Eventually, he settled on some psychological thriller you’d never heard of.
 Keigo hadn’t either. 
He was glad that you couldn’t hear his heart in the same way he heard your’s pounding.
Out of the corner of his eye, he watched you crutch around, turning the already dim lights lower.
Calm the down, Hawks. 
Calm the fuck down.
He’d never even done this before. Keigo wasn’t sure how to handle the situation, even if it was as simple as watching a film.
It would’ve been simpler if the tension in the air was thick and foggy, clouding over his consciousness as he tried to focus on anything other than your nearness and how much he wanted to drag you into his lap. 
 …
 His feathers fluttered as you plopped back onto the couch, pulling a blanket over your lap and offering one to him.
He took it, settling it over his lap as the movie went on.
 You weren’t an idiot. You could feel the blood rushing in your hot ears as you fisted the blanket over your legs. 
Your mind spoke a lot louder than you wanted it to:
Just fucking do it.
 Do what exactly?
 The paramount thought that was causing anxiety to twirl in your gut.

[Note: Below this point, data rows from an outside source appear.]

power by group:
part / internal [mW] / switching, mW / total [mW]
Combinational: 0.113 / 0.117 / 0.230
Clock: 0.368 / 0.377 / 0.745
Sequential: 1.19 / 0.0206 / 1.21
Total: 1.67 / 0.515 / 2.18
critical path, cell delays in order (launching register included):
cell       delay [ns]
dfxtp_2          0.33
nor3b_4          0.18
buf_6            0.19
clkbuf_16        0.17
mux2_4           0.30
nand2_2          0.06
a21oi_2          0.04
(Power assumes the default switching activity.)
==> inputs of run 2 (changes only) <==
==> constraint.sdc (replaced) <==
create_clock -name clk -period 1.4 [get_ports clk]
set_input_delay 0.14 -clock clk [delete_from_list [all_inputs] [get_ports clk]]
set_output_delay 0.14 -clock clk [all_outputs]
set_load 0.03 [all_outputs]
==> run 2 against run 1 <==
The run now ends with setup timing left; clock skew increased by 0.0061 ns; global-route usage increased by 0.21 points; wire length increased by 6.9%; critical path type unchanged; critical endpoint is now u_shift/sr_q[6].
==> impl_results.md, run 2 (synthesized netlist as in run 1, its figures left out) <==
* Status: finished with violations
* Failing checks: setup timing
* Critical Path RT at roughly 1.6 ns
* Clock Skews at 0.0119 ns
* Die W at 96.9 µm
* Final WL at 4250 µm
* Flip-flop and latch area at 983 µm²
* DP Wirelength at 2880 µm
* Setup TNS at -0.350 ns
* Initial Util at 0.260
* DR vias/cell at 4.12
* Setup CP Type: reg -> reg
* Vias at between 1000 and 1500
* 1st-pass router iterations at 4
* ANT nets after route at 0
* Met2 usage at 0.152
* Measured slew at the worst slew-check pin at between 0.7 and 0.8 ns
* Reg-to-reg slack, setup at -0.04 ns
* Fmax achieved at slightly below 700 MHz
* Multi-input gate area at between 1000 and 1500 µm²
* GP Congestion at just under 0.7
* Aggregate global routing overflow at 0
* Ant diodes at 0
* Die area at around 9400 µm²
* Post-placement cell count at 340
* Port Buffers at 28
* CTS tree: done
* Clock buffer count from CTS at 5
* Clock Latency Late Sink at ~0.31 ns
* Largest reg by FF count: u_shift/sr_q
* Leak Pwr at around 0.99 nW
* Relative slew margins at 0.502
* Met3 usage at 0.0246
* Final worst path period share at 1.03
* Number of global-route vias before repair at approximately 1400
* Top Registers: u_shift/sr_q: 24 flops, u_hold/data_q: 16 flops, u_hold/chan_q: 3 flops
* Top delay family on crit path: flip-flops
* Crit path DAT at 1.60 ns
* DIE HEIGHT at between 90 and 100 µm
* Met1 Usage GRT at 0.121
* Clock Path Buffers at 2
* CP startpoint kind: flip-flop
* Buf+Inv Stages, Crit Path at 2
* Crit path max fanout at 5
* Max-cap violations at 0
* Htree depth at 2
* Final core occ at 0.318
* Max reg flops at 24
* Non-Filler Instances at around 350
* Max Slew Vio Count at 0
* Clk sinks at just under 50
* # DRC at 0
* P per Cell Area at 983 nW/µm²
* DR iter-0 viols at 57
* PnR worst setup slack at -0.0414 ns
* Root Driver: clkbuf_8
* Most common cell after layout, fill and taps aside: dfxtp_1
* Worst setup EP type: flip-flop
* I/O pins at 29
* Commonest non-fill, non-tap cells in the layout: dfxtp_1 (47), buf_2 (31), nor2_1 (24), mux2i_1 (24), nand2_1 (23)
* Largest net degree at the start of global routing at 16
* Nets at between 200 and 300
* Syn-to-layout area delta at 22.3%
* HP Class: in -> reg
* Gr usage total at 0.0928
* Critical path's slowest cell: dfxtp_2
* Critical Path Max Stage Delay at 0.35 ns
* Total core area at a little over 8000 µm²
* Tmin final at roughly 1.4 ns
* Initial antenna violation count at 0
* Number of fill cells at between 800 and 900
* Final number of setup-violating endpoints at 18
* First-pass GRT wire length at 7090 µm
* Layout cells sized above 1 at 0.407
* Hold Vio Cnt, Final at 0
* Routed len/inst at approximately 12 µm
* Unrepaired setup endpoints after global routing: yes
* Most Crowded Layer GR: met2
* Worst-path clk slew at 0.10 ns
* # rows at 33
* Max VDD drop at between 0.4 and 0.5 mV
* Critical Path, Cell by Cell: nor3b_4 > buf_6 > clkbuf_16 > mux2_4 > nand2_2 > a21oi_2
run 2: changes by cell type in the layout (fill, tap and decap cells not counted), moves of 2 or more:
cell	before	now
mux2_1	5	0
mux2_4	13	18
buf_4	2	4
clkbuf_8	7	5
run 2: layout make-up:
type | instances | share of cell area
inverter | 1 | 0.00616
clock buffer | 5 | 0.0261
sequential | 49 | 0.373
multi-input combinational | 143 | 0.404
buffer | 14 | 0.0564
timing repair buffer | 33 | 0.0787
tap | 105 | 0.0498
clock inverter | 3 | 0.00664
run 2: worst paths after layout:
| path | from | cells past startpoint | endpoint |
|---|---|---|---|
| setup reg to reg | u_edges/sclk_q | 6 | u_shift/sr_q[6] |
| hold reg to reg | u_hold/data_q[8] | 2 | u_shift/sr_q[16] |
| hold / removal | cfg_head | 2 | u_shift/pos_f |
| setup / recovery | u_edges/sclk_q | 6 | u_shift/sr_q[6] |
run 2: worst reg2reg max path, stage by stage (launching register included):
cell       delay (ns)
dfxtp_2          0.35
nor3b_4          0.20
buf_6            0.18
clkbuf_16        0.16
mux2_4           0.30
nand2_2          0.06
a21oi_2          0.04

Maybe, you could just tell him how you felt.
Maybe just hold his hand.
Maybe get fucking rejected because he’s out of your league and out of bounds.
Maybe even kiss him—
 You were torturing yourself, the movie just background noise to your internal dilemma.
You’d asked him to your apartment and Hawks had bought you fucking dinner. That wasn’t a lot, sure, maybe, but there were also the months of lead-up. 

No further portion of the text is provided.